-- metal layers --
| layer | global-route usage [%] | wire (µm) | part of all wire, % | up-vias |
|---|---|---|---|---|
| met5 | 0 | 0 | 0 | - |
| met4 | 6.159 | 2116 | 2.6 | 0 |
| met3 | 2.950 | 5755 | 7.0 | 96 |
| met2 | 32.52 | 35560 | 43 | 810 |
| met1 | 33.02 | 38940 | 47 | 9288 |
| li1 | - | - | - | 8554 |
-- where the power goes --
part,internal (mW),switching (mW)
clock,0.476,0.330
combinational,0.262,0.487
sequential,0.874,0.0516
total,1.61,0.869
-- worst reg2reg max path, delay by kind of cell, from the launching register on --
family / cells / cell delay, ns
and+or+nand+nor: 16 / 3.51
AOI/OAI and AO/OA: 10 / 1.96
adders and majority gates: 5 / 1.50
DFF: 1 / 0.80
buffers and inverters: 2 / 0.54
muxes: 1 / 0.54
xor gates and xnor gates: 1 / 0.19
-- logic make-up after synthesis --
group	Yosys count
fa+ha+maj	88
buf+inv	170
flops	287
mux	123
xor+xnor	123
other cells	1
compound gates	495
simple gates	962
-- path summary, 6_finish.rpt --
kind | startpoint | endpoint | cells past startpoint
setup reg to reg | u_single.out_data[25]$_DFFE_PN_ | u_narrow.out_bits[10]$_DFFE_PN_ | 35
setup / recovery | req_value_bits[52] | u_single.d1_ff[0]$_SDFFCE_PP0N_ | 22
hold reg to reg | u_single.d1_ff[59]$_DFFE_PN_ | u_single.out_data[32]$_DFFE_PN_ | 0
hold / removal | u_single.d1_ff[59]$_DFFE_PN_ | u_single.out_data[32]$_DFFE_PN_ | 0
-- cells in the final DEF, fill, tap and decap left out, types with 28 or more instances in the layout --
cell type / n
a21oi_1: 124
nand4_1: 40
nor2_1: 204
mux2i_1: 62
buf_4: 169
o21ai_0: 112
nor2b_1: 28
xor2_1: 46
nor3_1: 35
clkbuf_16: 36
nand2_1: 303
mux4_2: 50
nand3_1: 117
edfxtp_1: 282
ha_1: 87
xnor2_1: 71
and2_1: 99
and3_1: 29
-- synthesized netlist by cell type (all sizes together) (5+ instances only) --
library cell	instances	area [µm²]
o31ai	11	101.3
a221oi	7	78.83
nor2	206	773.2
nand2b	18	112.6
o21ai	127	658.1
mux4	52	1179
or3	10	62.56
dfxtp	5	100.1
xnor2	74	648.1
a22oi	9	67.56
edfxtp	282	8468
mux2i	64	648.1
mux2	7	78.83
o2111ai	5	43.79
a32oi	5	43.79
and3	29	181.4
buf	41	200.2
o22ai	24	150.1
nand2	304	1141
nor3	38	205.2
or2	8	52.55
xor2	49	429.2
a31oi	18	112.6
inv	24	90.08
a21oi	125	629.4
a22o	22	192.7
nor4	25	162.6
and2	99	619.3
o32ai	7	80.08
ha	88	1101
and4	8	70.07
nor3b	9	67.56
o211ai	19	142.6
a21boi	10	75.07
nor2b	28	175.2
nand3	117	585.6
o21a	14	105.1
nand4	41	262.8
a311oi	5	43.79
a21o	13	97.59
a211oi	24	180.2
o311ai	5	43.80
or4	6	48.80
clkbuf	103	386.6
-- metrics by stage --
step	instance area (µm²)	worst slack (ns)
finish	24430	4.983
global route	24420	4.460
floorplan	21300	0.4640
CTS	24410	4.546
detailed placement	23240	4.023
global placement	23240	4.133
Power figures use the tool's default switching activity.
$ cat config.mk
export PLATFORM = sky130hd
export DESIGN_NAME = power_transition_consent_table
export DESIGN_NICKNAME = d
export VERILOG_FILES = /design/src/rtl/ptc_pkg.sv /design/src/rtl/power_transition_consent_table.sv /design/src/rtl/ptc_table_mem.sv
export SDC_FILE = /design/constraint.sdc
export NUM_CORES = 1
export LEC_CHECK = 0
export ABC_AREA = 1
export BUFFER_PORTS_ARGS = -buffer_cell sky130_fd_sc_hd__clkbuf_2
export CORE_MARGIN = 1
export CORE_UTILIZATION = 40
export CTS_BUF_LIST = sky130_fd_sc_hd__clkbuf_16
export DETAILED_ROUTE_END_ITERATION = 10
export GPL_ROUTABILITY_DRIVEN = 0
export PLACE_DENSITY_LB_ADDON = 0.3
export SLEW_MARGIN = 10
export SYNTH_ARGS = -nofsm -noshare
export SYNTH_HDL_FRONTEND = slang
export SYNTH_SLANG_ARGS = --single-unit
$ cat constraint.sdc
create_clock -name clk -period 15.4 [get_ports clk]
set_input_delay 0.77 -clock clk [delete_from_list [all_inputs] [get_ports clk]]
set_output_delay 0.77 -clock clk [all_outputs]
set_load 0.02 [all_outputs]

• Task details: Every line above carrying the word "worst" needs to be shown.

• Output:
-- worst reg2reg max path, delay by kind of cell, from the launching register on --
step	instance area (µm²)	worst slack (ns)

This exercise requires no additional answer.